*Given records*
::::::::::

## src/rtl/gpu_isa_pkg.sv

```systemverilog
// Shared ISA definitions for the GPU core: opcodes, instruction field
// positions, ALU select codes, the encoder FSM state type and the
// field-to-word packing function used by program_encoder.
package gpu_isa_pkg;

  // Opcodes (shared with the instruction decoder)
  localparam logic [3:0] OP_NOP       = 4'h0;
  localparam logic [3:0] OP_BRNZP     = 4'h1;
  localparam logic [3:0] OP_CMP       = 4'h2;
  localparam logic [3:0] OP_ADD       = 4'h3;
  localparam logic [3:0] OP_SUB       = 4'h4;
  localparam logic [3:0] OP_MUL       = 4'h5;
  localparam logic [3:0] OP_DIV       = 4'h6;
  localparam logic [3:0] OP_LDR       = 4'h7;
  localparam logic [3:0] OP_STR       = 4'h8;
  localparam logic [3:0] OP_CONST     = 4'h9;
  localparam logic [3:0] OP_FIXED_MUL = 4'hA;
  localparam logic [3:0] OP_SLL       = 4'hB;
  localparam logic [3:0] OP_SRL       = 4'hC;
  localparam logic [3:0] OP_SRA       = 4'hD;
  localparam logic [3:0] OP_ILLEGAL   = 4'hE;
  localparam logic [3:0] OP_RET       = 4'hF;

  // Instruction word field positions
  localparam int OPCODE_HI = 15, OPCODE_LO = 12;
  localparam int RD_HI     = 11, RD_LO     = 8;
  localparam int RS_HI     = 7,  RS_LO     = 4;
  localparam int RT_HI     = 3,  RT_LO     = 0;
  localparam int NZP_HI    = 11, NZP_LO    = 9;
  localparam int IMM_HI    = 7,  IMM_LO    = 0;

  // ALU select codes
  typedef enum logic [2:0] {
    ALU_ADD, ALU_SUB, ALU_MUL, ALU_DIV, ALU_FMUL, ALU_SLL, ALU_SRL, ALU_SRA
  } alu_sel_e;

  typedef enum logic [1:0] {ST_IDLE, ST_LOAD, ST_DRAIN, ST_DONE} enc_state_e;

  typedef struct packed {
    logic [3:0] opcode;
    logic [3:0] rd;
    logic [3:0] rs;
    logic [3:0] rt;
    logic [2:0] nzp;
    logic [7:0] imm;
  } instr_fields_t;

  // Pack fields into a 16-bit word; fields an opcode does not use stay 0.
  function automatic logic [15:0] encode(input instr_fields_t f);
    logic [15:0] w;
    w = '0;
    w[OPCODE_HI:OPCODE_LO] = f.opcode;
    case (f.opcode)
      OP_NOP: w = '0;
      OP_BRNZP: begin
        w[NZP_HI:NZP_LO] = f.nzp;
        w[IMM_HI:IMM_LO] = f.imm;
      end
      OP_CMP, OP_STR: begin
        w[RS_HI:RS_LO] = f.rs;
        w[RT_HI:RT_LO] = f.rt;
      end
      OP_ADD, OP_SUB, OP_MUL, OP_DIV, OP_FIXED_MUL, OP_SLL, OP_SRL, OP_SRA: begin
        w[RD_HI:RD_LO] = f.rd;
        w[RS_HI:RS_LO] = f.rs;
        w[RT_HI:RT_LO] = f.rt;
      end
      OP_LDR: begin
        w[RD_HI:RD_LO] = f.rd;
        w[RS_HI:RS_LO] = f.rs;
      end
      OP_CONST: begin
        w[RD_HI:RD_LO]   = f.rd;
        w[IMM_HI:IMM_LO] = f.imm;
      end
      default: ; // RET (and the illegal code) carry the opcode only
    endcase
    return w;
  endfunction

endpackage

```

## src/rtl/program_encoder_if.sv

```systemverilog
// Stream/bus bundle for program_encoder.
//   Instruction stream: in_valid/in_ready/in_last + opcode/rd/rs/rt/nzp/immediate
//   Memory write:       mem_write_valid/address/data, mem_write_ready
// slave  = encoder side (consumes instructions, issues memory writes)
// master = host/memory side
interface program_encoder_if #(
  parameter int ADDR_BITS = 8,
  parameter int DATA_BITS = 16
);
  logic                 in_valid;
  logic                 in_ready;
  logic                 in_last;
  logic [3:0]           in_opcode;
  logic [3:0]           in_rd;
  logic [3:0]           in_rs;
  logic [3:0]           in_rt;
  logic [2:0]           in_nzp;
  logic [7:0]           in_immediate;
  logic                 mem_write_valid;
  logic [ADDR_BITS-1:0] mem_write_address;
  logic [DATA_BITS-1:0] mem_write_data;
  logic                 mem_write_ready;

  modport slave (
    input  in_valid, in_last, in_opcode, in_rd, in_rs, in_rt, in_nzp, in_immediate,
    output in_ready,
    output mem_write_valid, mem_write_address, mem_write_data,
    input  mem_write_ready
  );

  modport master (
    output in_valid, in_last, in_opcode, in_rd, in_rs, in_rt, in_nzp, in_immediate,
    input  in_ready,
    input  mem_write_valid, mem_write_address, mem_write_data,
    output mem_write_ready
  );
endinterface

```

## src/rtl/sync_fifo.sv

```systemverilog
// Synchronous circular FIFO with full/empty flags.
//   wr_en/wr_data : enqueue (ignored when full)
//   rd_en         : dequeue (ignored when empty); rd_data shows the head
// Pointers carry one extra wrap bit to tell full from empty.
module sync_fifo #(
  parameter int WIDTH = 16,
  parameter int DEPTH = 4
) (
  input  logic             clk,
  input  logic             rst_n,
  input  logic             wr_en,
  input  logic [WIDTH-1:0] wr_data,
  input  logic             rd_en,
  output logic [WIDTH-1:0] rd_data,
  output logic             full,
  output logic             empty
);
  localparam int AW = $clog2(DEPTH);

  logic [WIDTH-1:0] mem [DEPTH];
  logic [AW:0]      wp, rp;

  always_ff @(posedge clk or negedge rst_n) begin
    if (!rst_n) begin
      wp <= '0;
      rp <= '0;
    end else begin
      if (wr_en && !full)  wp <= wp + 1'b1;
      if (rd_en && !empty) rp <= rp + 1'b1;
    end
  end

  always_ff @(posedge clk) begin
    if (wr_en && !full) mem[wp[AW-1:0]] <= wr_data;
  end

  assign empty   = (wp == rp);
  assign full    = (wp[AW] != rp[AW]) && (wp[AW-1:0] == rp[AW-1:0]);
  assign rd_data = mem[rp[AW-1:0]];
endmodule

```

## src/rtl/program_encoder.sv

```systemverilog
// Instruction encoder / program loader.
//   clk, reset (async, active low), start, base_address
//   bus (slave): instruction field stream in, memory write handshake out
//   busy, done (1-cycle pulse), word_count, error ([0] illegal op, [1] overflow)
// Fields are packed into ISA words on accept, buffered in a FIFO and written
// to consecutive program memory addresses starting at base_address.
module program_encoder
  import gpu_isa_pkg::*;
#(
  parameter int ADDR_BITS  = 8,
  parameter int DATA_BITS  = 16,
  parameter int FIFO_DEPTH = 4
) (
  input  logic                 clk,
  input  logic                 reset,
  input  logic                 start,
  input  logic [ADDR_BITS-1:0] base_address,
  program_encoder_if.slave     bus,
  output logic                 busy,
  output logic                 done,
  output logic [ADDR_BITS:0]   word_count,
  output logic [1:0]           error
);
  enc_state_e           state, state_nx;
  logic [ADDR_BITS-1:0] wr_ptr;
  logic                 ptr_end;   // a write already went to the all-ones address
  instr_fields_t        fields;
  logic [DATA_BITS-1:0] word, head;
  logic                 accept, illegal, enq, deq, xfer, drop;
  logic                 fifo_full, fifo_empty;

  assign fields  = '{opcode: bus.in_opcode, rd: bus.in_rd, rs: bus.in_rs,
                     rt: bus.in_rt, nzp: bus.in_nzp, imm: bus.in_immediate};
  assign word    = encode(fields);
  assign accept  = bus.in_valid && bus.in_ready;
  assign illegal = (bus.in_opcode == OP_ILLEGAL);
  assign enq     = accept && !illegal;

  // Past the end of memory: words still drain from the FIFO but are discarded.
  assign drop = ptr_end || word_count[ADDR_BITS];
  assign bus.mem_write_valid   = !fifo_empty && !drop;
  assign bus.mem_write_address = wr_ptr;
  assign bus.mem_write_data    = bus.mem_write_valid ? head : '0;
  assign xfer = bus.mem_write_valid && bus.mem_write_ready;
  assign deq  = xfer || (!fifo_empty && drop);

  sync_fifo #(.WIDTH(DATA_BITS), .DEPTH(FIFO_DEPTH)) u_fifo (
    .clk(clk), .rst_n(reset),
    .wr_en(enq), .wr_data(word),
    .rd_en(deq), .rd_data(head),
    .full(fifo_full), .empty(fifo_empty)
  );

  // FSM: state register
  always_ff @(posedge clk or negedge reset) begin
    if (!reset) state <= ST_IDLE;
    else        state <= state_nx;
  end

  // FSM: next state
  always_comb begin
    state_nx = state;
    case (state)
      ST_IDLE:  if (start) state_nx = ST_LOAD;
      ST_LOAD:  if (accept && bus.in_last) state_nx = ST_DRAIN;
      ST_DRAIN: if (fifo_empty) state_nx = ST_DONE;
      ST_DONE:  state_nx = ST_IDLE;
      default:  state_nx = ST_IDLE;
    endcase
  end

  // FSM: outputs
  always_comb begin
    bus.in_ready = 1'b0;
    busy         = 1'b0;
    done         = 1'b0;
    case (state)
      ST_LOAD:  begin bus.in_ready = !fifo_full; busy = 1'b1; end
      ST_DRAIN: busy = 1'b1;
      ST_DONE:  begin busy = 1'b1; done = 1'b1; end
      default:  ;
    endcase
  end

  // Write pointer, count and sticky errors
  always_ff @(posedge clk or negedge reset) begin
    if (!reset) begin
      wr_ptr     <= '0;
      ptr_end    <= 1'b0;
      word_count <= '0;
      error      <= '0;
    end else if (state == ST_IDLE && start) begin
      wr_ptr     <= base_address;
      ptr_end    <= 1'b0;
      word_count <= '0;
      error      <= '0;
    end else begin
      if (xfer) begin
        word_count <= word_count + 1'b1;
        if (&wr_ptr) ptr_end <= 1'b1;   // hold at all-ones, never wrap
        else         wr_ptr  <= wr_ptr + 1'b1;
      end
      if (accept && illegal)     error[0] <= 1'b1;
      if (!fifo_empty && drop)   error[1] <= 1'b1;
    end
  end
endmodule

```

## src/flat_wrapper.sv

```systemverilog
// flat-port wrapper written by rule: the top's interface ports become plain ports
module program_encoder_flat import gpu_isa_pkg::*;
#(
  parameter int ADDR_BITS  = 8,
  parameter int DATA_BITS  = 16,
  parameter int FIFO_DEPTH = 4
)
  (clk, reset, start, base_address, busy, done, word_count, error, bus_in_valid, bus_in_last, bus_in_opcode, bus_in_rd, bus_in_rs, bus_in_rt, bus_in_nzp, bus_in_immediate, bus_in_ready, bus_mem_write_valid, bus_mem_write_address, bus_mem_write_data, bus_mem_write_ready);
  program_encoder_if #(.ADDR_BITS(ADDR_BITS), .DATA_BITS(DATA_BITS)) bus_i ();
  input  logic clk;
  input  logic reset;
  input  logic start;
  input  logic [ADDR_BITS-1:0] base_address;
  output logic busy;
  output logic done;
  output logic [ADDR_BITS:0] word_count;
  output logic [1:0] error;
  input wire logic [$bits(bus_i.in_valid)-1:0] bus_in_valid;
  input wire logic [$bits(bus_i.in_last)-1:0] bus_in_last;
  input wire logic [$bits(bus_i.in_opcode)-1:0] bus_in_opcode;
  input wire logic [$bits(bus_i.in_rd)-1:0] bus_in_rd;
  input wire logic [$bits(bus_i.in_rs)-1:0] bus_in_rs;
  input wire logic [$bits(bus_i.in_rt)-1:0] bus_in_rt;
  input wire logic [$bits(bus_i.in_nzp)-1:0] bus_in_nzp;
  input wire logic [$bits(bus_i.in_immediate)-1:0] bus_in_immediate;
  output wire logic [$bits(bus_i.in_ready)-1:0] bus_in_ready;
  output wire logic [$bits(bus_i.mem_write_valid)-1:0] bus_mem_write_valid;
  output wire logic [$bits(bus_i.mem_write_address)-1:0] bus_mem_write_address;
  output wire logic [$bits(bus_i.mem_write_data)-1:0] bus_mem_write_data;
  input wire logic [$bits(bus_i.mem_write_ready)-1:0] bus_mem_write_ready;
  assign bus_i.in_valid = bus_in_valid;
  assign bus_i.in_last = bus_in_last;
  assign bus_i.in_opcode = bus_in_opcode;
  assign bus_i.in_rd = bus_in_rd;
  assign bus_i.in_rs = bus_in_rs;
  assign bus_i.in_rt = bus_in_rt;
  assign bus_i.in_nzp = bus_in_nzp;
  assign bus_i.in_immediate = bus_in_immediate;
  assign bus_in_ready = bus_i.in_ready;
  assign bus_mem_write_valid = bus_i.mem_write_valid;
  assign bus_mem_write_address = bus_i.mem_write_address;
  assign bus_mem_write_data = bus_i.mem_write_data;
  assign bus_i.mem_write_ready = bus_mem_write_ready;
  program_encoder #(.ADDR_BITS(ADDR_BITS), .DATA_BITS(DATA_BITS), .FIFO_DEPTH(FIFO_DEPTH)) u_core (.clk(clk), .reset(reset), .start(start), .base_address(base_address), .bus(bus_i), .busy(busy), .done(done), .word_count(word_count), .error(error));
endmodule
```

## config.mk

```make
export PLATFORM = sky130hd
export DESIGN_NAME = program_encoder_flat
export DESIGN_NICKNAME = d
export VERILOG_FILES = /design/src/rtl/gpu_isa_pkg.sv /design/src/rtl/program_encoder_if.sv /design/src/rtl/sync_fifo.sv /design/src/rtl/program_encoder.sv /design/src/flat_wrapper.sv
export SDC_FILE = /design/constraint.sdc
export NUM_CORES = 1
export LEC_CHECK = 0
export CAP_MARGIN = 0
export CELL_PAD_IN_SITES_DETAIL_PLACEMENT = 1
export CELL_PAD_IN_SITES_GLOBAL_PLACEMENT = 1
export CORE_MARGIN = 3
export CORE_UTILIZATION = 46
export DETAILED_ROUTE_END_ITERATION = 7
export GPL_TIMING_DRIVEN = 0
export PLACE_DENSITY = 0.92
export SLEW_MARGIN = 20
export SYNTH_ARGS = -nofsm -noshare
export SYNTH_HDL_FRONTEND = slang
export SYNTH_SLANG_ARGS = --single-unit
```

## constraint.sdc

```tcl
create_clock -name clk -period 6.8 [get_ports clk]
set_clock_uncertainty 0.15 [all_clocks]
set_input_delay 2.04 -clock clk [delete_from_list [all_inputs] [get_ports clk]]
set_output_delay 2.04 -clock clk [all_outputs]
set_load 0.02 [all_outputs]
```

==> flow_metrics.py <==
metrics = {
    "grt": {
        "antenna_found_initial": 0,
        "grt_max_degree": 29,
        "grt_pass1_vias": 3299,
        "grt_use_total": 0.2172,
        "grt.overflow.total": 0,
        "grt_pass1_wl_um": 17250,
    },
    "sta": {
        "fin_ws_ps": 1460,
        "finalCritPeriodShare": 0.7852,
        "min_period_ps": 5340,
        "setup_viol": 0,
        "grt_setup_unrepaired": "no",
        "tightest_slew_ps": 976.7,
        "finalHoldViolCount": 0,
        "drv_slew": 0,
        "fmax_ghz": 0.1873,
        "slew_headroom": 0.3489,
        "setup_tns_ps": 0,
    },
    "clocking": {
        "cts_num_sinks": 92,
        "cts_tree": "yes",
        "cts_buffers": 9,
        "path_clk_slew_ps": 100,
        "cts_root_buf": "clkbuf_8",
        "clk_latency_ps": 360,
        "cts.htree.levels": 3,
        "postCtsHoldBufs": 0,
        "post-cts-setup-buffers": 0,
        "cts-resized-gates": 0,
        "cts.path.max_buffers": 2,
    },
    "finish": {
        "multi_input_area_um2": 1599,
        "area_growth_pct": 25.59,
        "fin_area_um2": 5421,
        "fill_cells": 890,
        "seqCellArea_um2": 2623,
        "layout.nets": 450,
        "drive_gt1_frac": 0.1169,
        "final_cell_count_no_fill": 510,
        "antenna_cells": 0,
    },
    "placed_design": {
        "dpl.hpwl_um": 7851,
        "place_inst": 494,
        "gp_congestion": 0.8172,
        "placed_cell_area_um2": 5218,
        "port_buffers": 77,
        "place_ws_ps": 1885,
    },
    "logic_synthesis": {
        "seq_area_frac_synth": 0.6075,
        "synth_compound_area_frac": 0.1026,
        "syn_nets": 362,
        "synth-simple-area-share": 0.1104,
        "yosys_warnings": 0,
        "synth.area.mux_share": 0.09101,
        "syn_avg_cell_area_um2": 13.97,
        "synth-edff-count": 64,
        "synth_fa_ha_area_frac": 0.03478,
        "synth_ff_type": "edfxtp_1",
        "synth-xor-area-share": 0.03159,
        "yosysTopAreaCell": "edfxtp_1",
        "async_reset_ff_frac": 0.3043,
        "synth_area_um2": 4317,
        "syn_inst": 309,
        "synth_cell_types": 44,
        "synth_top_family_by_area": "simple AND/OR/NAND/NOR gates",
        "synth_area_leaders": "edfxtp_1 (45%), dfrtp_1 (16%), mux4_2 (8.3%)",
        "synth_seq_cells": 92,
        "yosysTopAreaCellShare": 0.4452,
    },
    "pwr": {
        "p_int_uw": 1430,
        "clkPwrFrac": 0.160,
        "seqPwrFrac": 0.334,
        "p_leak_uw": 0.001966,
        "switching_share": 0.4069,
        "peakVddDrop_uv": 287.0,
        "pwr_density_cell_nw_per_um2": 444.8,
        "p_switching_uw": 981.4,
        "power_uw": 2412,
        "pwr-share-comb": 0.506,
    },
    "worst_setup_path": {
        "crit_path_end_kind": "output port",
        "critPathLaunchType": "register",
        "critPathArrivalTime_ps": 3150,
        "cp_max_fo": 10,
        "crit_type": "reg2out",
        "required_ps": 4610,
    },
    "route": {
        "viasPerCell": 5.924,
        "vias": 3021,
        "wl_per_cell_um": 21.24,
        "first_pass_iters": 4,
        "ant_nets": 0,
        "drt-total-wl_um": 10830,
        "drc": 0,
        "drt-initial-drc-count": 126,
    },
    "floorplan": {
        "start_util": 0.4832,
        "rows": 34,
        "coreArea_um2": 8934,
        "die_area_um2": 10580,
        "ios": 80,
        "fp.dieW_um": 102.9,
        "fp.dieH_um": 102.9,
    },
    "run_status": {
        "outcome": "finished, final reports clean",
    },
    "hold_path": {
        "min_path_type": "reg2reg",
    },
    "job": {
        "cap_viol_max_count": 0,
    },
}
-- state kept, by name, summed over array words and instances (netlist names) --
signal	cells
u_core.ptr_end	1
u_core.state	2
u_core.word_count	9
u_core.error	2
u_core.u_fifo.mem	64
u_core.u_fifo.wp	3
u_core.u_fifo.rp	3
u_core.bus.mem_write_address	8
-- worst max-delay path, cell delays in order (launching register included) --
cell	delay, ps
dfrtp_1	420
buf_4	200
xor2_2	240
o31ai_2	570
inv_1	320
clkbuf_1	280
and2_1	190
clkdlybuf4s50_1	560
-- layer usage --
metal | global-route usage | share of wire | up-vias
li1 | - | - | 1370
met1 | 0.2677 | 0.42 | 1559
met2 | 0.3913 | 0.53 | 79
met3 | 0.04060 | 0.038 | 13
met4 | 0.06076 | 0.013 | 0
met5 | 0 | 0 | -
-- per-stage QoR --
| step | util | hold WS [ps] |
|---|---|---|
| 2_1_floorplan | - | 364.3 |
| 3_3_place_gp | 0.5846 | 355.3 |
| 3_5_place_dp | 0.5840 | 378.5 |
| 4_1_cts | 0.6069 | 400.5 |
| 5_1_grt | 0.6069 | 400.2 |
| 6_report | 0.6069 | 401.3 |
-- Yosys cell counts (all sizes together) (2+ instances only) --
cell / instances
nand2: 14
o21a: 5
o311a: 2
and2: 20
nand4: 3
or2: 4
nor4: 2
and3: 5
a21oi: 8
nor3: 5
a211oi: 2
mux4: 16
xor2: 6
a22o: 11
dfrtp: 28
nor2: 15
inv: 9
edfxtp: 64
nand3: 10
or4: 4
or3: 4
o21ai: 8
xnor2: 7
a31oi: 8
clkbuf: 11
mux2: 2
o31ai: 9
ha: 12
buf: 3
-- layout make-up --
| type | count | area share |
|---|---|---|
| Clock inverter | 7 | 0.01477 |
| Sequential cell | 92 | 0.4837 |
| Inverter | 9 | 0.006231 |
| Tap cell | 108 | 0.02493 |
| Clock buffer | 9 | 0.02285 |
| Multi-Input combinational cell | 194 | 0.2949 |
| Buffer | 14 | 0.01131 |
| Timing Repair Buffer | 77 | 0.1412 |
-- cells by family (layout without fill, tap and decap cells) --
| kind of cell | count (synthesis) | count (layout) |
|---|---|---|
| AO/OA/AOI/OAI | 61 | 61 |
| XOR/XNOR | 13 | 13 |
| adder cells (fa/ha/maj) | 12 | 12 |
| buffers and inverters | 23 | 116 |
| flip-flops | 92 | 92 |
| multiplexers | 19 | 19 |
| AND/OR/NAND/NOR | 89 | 89 |
-- placed cells by master (no fill, tap or decap), types with 5 or more instances in the layout --
| cell | synthesis | final |
|---|---|---|
| and2_1 | 20 | 20 |
| edfxtp_1 | 64 | 64 |
| a31oi_1 | 8 | 8 |
| and3_1 | 5 | 5 |
| clkbuf_8 | 0 | 9 |
| nor2_1 | 15 | 15 |
| o21ai_0 | 8 | 8 |
| o31ai_1 | 7 | 7 |
| a22o_1 | 11 | 11 |
| xnor2_1 | 7 | 7 |
| nand3_1 | 10 | 10 |
| mux4_2 | 16 | 16 |
| o21a_1 | 5 | 5 |
| inv_1 | 9 | 9 |
| a21oi_1 | 8 | 8 |
| clkbuf_1 | 11 | 11 |
| dfrtp_1 | 28 | 28 |
| ha_1 | 12 | 12 |
| nand2_1 | 14 | 14 |
| nor3_1 | 5 | 5 |
| clkdlybuf4s50_1 | 0 | 76 |
-- power by group through the flow --
stage	clock [µW]	combinational, µW	sequential [µW]
floorplan	0	701	834
global placement	0	1170	805
detailed placement	0	1220	818
CTS	391	1230	805
global route	415	1320	817
finish	385	1220	805
-- worst paths after layout --
path,slack [ps],end,start,depth (start not counted)
worst max-delay path,1460,bus_mem_write_data[9],u_core.u_fifo.rp[1],7
worst min-delay path,400,u_core.error[1],u_core.error[1],1
worst max register to register,4010,u_core.u_fifo.mem[3][1],u_core.u_fifo.rp[1],4
worst min register to register,400,u_core.error[1],u_core.error[1],1
max in group asynchronous,4520,u_core.u_fifo.rp[0],reset,1
min in group asynchronous,1540,u_core.word_count[7],reset,1
Note: power is estimated with default switching activity, not from simulation.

::::::::::

*Goal of the exercise*
Your answer must consist solely of the lines above between the line holding "inverters | 23 | 116 |" and the line holding "and2_1 | 20 | 20 |", inclusive, copied exactly.

*Answer*
| buffers and inverters | 23 | 116 |
| flip-flops | 92 | 92 |
| multiplexers | 19 | 19 |
| AND/OR/NAND/NOR | 89 | 89 |
-- placed cells by master (no fill, tap or decap), types with 5 or more instances in the layout --
| cell | synthesis | final |
|---|---|---|
| and2_1 | 20 | 20 |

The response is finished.